== WHAT THE EXERCISE ASKS ==
Print, exactly as written, every line from the first line of the records below through the line containing "export IMPL_vdd_ir_drop_max_uv=1080", and nothing further.

Saved data entries
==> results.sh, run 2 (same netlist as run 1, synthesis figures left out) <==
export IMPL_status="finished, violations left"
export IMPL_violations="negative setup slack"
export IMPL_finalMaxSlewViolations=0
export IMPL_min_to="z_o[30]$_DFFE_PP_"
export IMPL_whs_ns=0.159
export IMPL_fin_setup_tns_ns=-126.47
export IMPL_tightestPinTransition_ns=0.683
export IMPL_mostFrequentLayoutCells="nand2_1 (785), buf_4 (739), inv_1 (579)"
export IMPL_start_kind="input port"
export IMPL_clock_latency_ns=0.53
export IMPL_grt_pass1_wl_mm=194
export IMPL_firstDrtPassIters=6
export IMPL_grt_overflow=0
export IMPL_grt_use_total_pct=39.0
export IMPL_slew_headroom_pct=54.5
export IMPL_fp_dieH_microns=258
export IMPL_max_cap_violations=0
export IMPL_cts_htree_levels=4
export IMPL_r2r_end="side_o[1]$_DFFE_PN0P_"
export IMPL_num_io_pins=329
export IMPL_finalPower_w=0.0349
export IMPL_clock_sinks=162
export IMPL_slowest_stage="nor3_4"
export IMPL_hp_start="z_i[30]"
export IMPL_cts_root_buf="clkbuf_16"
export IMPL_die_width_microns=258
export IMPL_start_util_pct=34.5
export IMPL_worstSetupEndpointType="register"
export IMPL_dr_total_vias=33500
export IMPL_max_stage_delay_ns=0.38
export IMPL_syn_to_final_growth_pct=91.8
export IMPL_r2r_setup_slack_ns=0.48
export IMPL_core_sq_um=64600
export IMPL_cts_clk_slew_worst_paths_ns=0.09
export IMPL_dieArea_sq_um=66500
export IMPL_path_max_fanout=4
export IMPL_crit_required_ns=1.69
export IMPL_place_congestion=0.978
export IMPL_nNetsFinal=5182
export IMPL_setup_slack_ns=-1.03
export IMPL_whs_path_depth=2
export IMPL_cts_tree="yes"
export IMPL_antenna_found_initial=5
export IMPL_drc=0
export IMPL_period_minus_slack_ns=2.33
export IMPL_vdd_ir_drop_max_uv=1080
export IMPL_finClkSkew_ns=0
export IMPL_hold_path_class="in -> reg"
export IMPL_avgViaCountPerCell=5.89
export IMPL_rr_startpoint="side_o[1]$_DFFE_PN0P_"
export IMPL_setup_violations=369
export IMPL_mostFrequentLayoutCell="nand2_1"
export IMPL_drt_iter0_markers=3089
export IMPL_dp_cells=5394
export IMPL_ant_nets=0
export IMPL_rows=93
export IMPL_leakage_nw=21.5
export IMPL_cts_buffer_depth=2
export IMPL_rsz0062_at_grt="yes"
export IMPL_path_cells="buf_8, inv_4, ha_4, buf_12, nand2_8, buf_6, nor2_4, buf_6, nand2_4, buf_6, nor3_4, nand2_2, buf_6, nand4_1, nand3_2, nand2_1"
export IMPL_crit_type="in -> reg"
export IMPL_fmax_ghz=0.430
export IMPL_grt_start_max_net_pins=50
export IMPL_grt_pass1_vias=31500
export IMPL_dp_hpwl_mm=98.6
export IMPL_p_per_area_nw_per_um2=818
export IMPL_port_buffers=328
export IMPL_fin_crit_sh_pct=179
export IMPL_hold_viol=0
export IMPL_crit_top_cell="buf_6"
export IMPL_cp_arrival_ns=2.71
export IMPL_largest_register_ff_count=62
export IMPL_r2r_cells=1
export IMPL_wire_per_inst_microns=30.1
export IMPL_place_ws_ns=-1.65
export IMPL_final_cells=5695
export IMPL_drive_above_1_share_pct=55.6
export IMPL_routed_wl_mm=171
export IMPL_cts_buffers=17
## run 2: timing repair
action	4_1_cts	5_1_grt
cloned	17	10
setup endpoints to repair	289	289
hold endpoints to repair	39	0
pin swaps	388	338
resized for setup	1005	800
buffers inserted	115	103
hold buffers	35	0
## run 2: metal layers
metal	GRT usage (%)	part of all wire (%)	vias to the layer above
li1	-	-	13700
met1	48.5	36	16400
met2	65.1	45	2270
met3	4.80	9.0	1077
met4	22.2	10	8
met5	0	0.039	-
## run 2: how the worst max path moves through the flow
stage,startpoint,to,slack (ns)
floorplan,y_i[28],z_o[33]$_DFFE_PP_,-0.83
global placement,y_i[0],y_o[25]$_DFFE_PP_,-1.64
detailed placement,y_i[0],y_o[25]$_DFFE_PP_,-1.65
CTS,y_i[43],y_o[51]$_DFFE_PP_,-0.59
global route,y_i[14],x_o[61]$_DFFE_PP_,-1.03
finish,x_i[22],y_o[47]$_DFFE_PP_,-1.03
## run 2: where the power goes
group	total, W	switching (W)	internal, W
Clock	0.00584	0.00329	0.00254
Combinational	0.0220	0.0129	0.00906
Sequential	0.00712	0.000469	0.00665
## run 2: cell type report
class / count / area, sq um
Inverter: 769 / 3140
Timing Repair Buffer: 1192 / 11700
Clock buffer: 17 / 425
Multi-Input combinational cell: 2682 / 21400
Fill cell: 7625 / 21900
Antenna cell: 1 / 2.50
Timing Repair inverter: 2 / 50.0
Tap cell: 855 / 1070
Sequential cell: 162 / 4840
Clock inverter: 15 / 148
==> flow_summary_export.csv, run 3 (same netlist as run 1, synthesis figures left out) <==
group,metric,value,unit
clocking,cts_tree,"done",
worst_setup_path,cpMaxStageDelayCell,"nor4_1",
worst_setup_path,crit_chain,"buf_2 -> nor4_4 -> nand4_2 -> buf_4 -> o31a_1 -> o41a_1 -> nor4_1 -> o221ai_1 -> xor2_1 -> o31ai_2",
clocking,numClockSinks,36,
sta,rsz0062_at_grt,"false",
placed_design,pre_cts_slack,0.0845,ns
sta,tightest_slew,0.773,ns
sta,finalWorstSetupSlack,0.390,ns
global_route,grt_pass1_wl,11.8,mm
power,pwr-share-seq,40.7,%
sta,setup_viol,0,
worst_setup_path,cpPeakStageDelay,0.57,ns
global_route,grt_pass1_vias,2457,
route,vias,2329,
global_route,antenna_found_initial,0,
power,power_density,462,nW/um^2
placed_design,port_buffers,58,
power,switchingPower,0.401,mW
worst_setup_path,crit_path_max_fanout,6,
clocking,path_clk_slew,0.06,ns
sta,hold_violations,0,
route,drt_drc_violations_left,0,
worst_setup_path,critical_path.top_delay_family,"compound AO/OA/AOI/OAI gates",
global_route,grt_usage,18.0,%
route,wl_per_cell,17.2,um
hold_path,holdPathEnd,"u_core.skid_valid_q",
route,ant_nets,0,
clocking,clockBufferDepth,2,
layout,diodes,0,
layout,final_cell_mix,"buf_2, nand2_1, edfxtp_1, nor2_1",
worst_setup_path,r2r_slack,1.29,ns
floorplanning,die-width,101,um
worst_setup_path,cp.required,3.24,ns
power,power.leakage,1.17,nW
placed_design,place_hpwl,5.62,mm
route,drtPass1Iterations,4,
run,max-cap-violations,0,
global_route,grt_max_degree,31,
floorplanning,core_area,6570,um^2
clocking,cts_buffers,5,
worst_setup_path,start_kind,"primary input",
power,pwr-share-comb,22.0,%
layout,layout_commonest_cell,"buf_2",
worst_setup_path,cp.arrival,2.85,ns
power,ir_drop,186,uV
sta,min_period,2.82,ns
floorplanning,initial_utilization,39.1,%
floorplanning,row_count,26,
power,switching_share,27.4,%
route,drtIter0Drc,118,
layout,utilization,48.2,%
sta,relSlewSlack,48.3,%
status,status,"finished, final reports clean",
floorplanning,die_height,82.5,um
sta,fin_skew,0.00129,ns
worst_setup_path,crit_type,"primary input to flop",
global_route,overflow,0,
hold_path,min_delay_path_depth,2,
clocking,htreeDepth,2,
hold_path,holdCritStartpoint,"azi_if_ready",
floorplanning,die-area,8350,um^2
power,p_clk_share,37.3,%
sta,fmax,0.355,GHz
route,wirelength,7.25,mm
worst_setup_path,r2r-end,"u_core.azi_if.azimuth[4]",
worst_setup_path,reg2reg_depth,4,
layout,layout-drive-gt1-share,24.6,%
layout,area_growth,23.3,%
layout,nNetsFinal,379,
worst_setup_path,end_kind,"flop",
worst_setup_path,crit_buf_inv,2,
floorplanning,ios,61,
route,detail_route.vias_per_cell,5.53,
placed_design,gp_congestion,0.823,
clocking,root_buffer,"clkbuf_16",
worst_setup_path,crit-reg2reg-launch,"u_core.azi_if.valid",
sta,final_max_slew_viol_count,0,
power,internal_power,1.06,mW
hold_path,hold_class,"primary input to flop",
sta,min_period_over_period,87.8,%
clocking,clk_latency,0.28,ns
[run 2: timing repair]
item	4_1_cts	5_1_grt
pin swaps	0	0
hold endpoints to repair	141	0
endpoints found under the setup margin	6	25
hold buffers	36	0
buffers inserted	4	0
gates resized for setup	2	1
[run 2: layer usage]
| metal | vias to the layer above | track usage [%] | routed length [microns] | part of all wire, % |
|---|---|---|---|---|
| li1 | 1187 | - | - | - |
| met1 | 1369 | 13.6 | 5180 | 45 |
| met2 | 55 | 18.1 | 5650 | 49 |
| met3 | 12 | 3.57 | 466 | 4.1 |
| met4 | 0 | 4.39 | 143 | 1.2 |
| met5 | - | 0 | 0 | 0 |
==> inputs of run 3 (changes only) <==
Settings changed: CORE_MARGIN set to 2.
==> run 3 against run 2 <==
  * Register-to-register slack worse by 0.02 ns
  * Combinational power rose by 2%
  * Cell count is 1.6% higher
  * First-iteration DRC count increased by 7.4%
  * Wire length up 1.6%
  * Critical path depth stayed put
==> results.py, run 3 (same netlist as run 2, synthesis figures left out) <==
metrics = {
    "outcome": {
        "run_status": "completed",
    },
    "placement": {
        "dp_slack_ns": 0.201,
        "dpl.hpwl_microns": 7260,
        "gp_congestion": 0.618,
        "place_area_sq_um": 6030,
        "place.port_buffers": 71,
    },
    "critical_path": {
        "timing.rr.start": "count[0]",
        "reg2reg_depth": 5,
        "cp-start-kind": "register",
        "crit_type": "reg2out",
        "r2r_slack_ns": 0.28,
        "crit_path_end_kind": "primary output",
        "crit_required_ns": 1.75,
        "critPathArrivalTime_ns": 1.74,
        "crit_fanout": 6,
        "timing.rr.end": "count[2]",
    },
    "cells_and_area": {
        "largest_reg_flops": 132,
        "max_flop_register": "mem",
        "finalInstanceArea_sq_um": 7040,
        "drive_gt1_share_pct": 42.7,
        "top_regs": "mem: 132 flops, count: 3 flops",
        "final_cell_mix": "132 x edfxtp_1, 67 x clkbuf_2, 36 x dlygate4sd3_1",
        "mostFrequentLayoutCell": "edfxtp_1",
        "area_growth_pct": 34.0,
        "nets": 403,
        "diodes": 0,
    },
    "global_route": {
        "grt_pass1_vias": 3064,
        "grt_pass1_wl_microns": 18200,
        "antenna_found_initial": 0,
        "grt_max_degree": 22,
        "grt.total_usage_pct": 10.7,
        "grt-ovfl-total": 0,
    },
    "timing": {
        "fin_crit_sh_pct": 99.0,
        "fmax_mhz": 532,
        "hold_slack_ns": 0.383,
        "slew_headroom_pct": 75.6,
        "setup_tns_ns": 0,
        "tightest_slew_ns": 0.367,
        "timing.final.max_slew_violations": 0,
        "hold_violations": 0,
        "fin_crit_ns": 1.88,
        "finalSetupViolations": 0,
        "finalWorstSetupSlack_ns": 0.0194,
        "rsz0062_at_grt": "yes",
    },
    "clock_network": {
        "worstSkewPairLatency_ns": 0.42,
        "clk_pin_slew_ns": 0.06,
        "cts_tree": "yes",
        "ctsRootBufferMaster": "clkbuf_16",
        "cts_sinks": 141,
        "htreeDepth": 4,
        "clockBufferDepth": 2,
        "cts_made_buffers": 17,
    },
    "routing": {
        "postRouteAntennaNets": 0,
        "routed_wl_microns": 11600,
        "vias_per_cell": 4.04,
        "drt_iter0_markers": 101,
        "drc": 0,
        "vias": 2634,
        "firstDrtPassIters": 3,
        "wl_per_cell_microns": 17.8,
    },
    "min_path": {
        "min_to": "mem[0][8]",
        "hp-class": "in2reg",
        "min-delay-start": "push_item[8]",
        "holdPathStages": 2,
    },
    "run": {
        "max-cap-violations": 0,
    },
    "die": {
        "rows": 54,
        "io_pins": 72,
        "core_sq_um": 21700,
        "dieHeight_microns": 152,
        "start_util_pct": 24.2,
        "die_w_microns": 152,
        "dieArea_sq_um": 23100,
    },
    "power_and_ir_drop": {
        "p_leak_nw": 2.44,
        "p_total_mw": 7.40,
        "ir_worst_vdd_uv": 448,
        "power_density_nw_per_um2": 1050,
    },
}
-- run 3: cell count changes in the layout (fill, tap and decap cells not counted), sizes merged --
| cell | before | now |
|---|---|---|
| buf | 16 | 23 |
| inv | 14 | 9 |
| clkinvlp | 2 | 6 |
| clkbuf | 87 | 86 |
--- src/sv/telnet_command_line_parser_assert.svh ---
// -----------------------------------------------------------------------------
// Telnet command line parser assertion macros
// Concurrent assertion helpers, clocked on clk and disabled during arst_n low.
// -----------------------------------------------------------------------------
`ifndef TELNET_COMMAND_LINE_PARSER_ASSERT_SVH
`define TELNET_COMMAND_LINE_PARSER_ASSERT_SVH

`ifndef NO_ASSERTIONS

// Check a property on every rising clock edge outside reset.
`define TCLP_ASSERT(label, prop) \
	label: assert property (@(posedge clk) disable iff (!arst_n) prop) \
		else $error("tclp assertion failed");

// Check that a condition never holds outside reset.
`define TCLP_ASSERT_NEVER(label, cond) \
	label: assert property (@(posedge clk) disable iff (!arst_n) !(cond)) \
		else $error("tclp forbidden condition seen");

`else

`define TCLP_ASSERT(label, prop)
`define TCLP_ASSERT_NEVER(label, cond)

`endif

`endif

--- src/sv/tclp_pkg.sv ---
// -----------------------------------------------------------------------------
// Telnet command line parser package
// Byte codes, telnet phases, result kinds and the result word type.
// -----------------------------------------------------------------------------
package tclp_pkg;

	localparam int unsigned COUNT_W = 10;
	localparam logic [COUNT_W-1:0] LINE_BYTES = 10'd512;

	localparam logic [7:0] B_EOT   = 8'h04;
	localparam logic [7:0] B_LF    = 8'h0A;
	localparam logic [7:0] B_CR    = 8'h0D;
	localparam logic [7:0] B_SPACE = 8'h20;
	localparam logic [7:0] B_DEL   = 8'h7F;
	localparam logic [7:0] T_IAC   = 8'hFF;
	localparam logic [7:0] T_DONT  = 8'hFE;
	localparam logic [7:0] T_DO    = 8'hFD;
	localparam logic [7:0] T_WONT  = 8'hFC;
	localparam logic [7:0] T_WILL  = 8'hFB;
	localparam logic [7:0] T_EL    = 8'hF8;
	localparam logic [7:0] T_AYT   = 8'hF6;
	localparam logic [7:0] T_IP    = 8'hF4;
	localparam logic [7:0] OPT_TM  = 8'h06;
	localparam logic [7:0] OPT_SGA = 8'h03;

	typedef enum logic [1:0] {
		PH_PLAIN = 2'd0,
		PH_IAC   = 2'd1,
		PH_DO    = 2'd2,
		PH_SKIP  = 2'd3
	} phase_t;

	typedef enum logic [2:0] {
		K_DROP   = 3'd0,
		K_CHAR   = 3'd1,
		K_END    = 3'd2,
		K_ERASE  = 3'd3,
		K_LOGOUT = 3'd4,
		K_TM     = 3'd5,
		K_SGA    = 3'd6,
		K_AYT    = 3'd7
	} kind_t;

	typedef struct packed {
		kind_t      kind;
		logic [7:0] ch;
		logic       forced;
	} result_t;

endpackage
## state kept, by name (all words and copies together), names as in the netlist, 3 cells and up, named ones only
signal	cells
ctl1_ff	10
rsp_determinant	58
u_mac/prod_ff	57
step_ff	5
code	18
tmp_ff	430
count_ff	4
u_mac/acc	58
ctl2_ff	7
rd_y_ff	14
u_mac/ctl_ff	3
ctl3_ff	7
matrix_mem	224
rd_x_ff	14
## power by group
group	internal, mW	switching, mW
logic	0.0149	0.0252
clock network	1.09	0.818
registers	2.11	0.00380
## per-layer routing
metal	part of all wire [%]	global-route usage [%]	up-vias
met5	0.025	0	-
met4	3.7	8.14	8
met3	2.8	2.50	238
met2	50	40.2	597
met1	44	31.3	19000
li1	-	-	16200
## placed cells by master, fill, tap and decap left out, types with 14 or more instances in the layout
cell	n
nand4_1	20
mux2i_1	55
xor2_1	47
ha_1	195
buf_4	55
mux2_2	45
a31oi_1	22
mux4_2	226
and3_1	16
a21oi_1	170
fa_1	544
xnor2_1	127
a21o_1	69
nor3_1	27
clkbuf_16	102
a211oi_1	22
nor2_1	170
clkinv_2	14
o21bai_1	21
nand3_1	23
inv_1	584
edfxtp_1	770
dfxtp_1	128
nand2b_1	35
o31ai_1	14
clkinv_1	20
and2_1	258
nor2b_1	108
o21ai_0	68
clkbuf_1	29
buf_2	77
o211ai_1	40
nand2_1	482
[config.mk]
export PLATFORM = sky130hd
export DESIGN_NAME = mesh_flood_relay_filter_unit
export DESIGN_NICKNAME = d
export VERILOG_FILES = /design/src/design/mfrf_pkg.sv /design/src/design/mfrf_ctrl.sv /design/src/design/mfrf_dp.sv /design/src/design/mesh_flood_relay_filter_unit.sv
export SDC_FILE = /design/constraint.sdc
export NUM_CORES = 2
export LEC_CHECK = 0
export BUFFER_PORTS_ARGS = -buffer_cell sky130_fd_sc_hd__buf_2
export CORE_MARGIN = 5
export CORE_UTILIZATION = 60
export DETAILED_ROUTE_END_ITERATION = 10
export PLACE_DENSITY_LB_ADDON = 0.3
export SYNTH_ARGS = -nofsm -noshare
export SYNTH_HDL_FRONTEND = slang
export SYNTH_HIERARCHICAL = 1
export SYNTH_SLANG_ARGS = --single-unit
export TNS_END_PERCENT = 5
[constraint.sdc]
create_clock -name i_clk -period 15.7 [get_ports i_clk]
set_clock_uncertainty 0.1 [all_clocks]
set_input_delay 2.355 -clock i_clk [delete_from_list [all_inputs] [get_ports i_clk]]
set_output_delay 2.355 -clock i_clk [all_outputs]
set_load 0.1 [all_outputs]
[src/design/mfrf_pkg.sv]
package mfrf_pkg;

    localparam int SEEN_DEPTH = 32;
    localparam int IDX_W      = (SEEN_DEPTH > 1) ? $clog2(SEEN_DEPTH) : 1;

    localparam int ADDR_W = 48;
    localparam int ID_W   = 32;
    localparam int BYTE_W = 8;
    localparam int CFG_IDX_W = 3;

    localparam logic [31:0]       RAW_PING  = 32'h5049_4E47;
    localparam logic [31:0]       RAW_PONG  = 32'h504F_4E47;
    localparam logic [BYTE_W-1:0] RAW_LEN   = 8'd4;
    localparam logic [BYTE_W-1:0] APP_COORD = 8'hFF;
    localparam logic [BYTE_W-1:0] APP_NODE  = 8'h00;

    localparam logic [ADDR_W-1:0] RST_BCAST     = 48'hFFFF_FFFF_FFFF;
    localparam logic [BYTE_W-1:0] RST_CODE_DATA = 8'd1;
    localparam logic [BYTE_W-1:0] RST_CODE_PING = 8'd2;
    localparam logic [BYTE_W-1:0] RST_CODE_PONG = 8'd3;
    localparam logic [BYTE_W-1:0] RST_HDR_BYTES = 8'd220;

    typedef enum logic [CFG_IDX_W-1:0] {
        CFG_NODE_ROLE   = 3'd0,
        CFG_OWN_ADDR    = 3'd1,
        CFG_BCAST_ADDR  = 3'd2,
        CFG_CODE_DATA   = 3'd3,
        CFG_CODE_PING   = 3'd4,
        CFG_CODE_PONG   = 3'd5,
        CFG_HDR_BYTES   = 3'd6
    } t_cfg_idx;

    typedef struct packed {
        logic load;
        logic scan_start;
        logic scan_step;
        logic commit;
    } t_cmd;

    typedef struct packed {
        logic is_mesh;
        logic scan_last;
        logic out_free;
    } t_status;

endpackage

== PROBLEM SOLUTION ==
==> results.sh, run 2 (same netlist as run 1, synthesis figures left out) <==
export IMPL_status="finished, violations left"
export IMPL_violations="negative setup slack"
export IMPL_finalMaxSlewViolations=0
export IMPL_min_to="z_o[30]$_DFFE_PP_"
export IMPL_whs_ns=0.159
export IMPL_fin_setup_tns_ns=-126.47
export IMPL_tightestPinTransition_ns=0.683
export IMPL_mostFrequentLayoutCells="nand2_1 (785), buf_4 (739), inv_1 (579)"
export IMPL_start_kind="input port"
export IMPL_clock_latency_ns=0.53
export IMPL_grt_pass1_wl_mm=194
export IMPL_firstDrtPassIters=6
export IMPL_grt_overflow=0
export IMPL_grt_use_total_pct=39.0
export IMPL_slew_headroom_pct=54.5
export IMPL_fp_dieH_microns=258
export IMPL_max_cap_violations=0
export IMPL_cts_htree_levels=4
export IMPL_r2r_end="side_o[1]$_DFFE_PN0P_"
export IMPL_num_io_pins=329
export IMPL_finalPower_w=0.0349
export IMPL_clock_sinks=162
export IMPL_slowest_stage="nor3_4"
export IMPL_hp_start="z_i[30]"
export IMPL_cts_root_buf="clkbuf_16"
export IMPL_die_width_microns=258
export IMPL_start_util_pct=34.5
export IMPL_worstSetupEndpointType="register"
export IMPL_dr_total_vias=33500
export IMPL_max_stage_delay_ns=0.38
export IMPL_syn_to_final_growth_pct=91.8
export IMPL_r2r_setup_slack_ns=0.48
export IMPL_core_sq_um=64600
export IMPL_cts_clk_slew_worst_paths_ns=0.09
export IMPL_dieArea_sq_um=66500
export IMPL_path_max_fanout=4
export IMPL_crit_required_ns=1.69
export IMPL_place_congestion=0.978
export IMPL_nNetsFinal=5182
export IMPL_setup_slack_ns=-1.03
export IMPL_whs_path_depth=2
export IMPL_cts_tree="yes"
export IMPL_antenna_found_initial=5
export IMPL_drc=0
export IMPL_period_minus_slack_ns=2.33
export IMPL_vdd_ir_drop_max_uv=1080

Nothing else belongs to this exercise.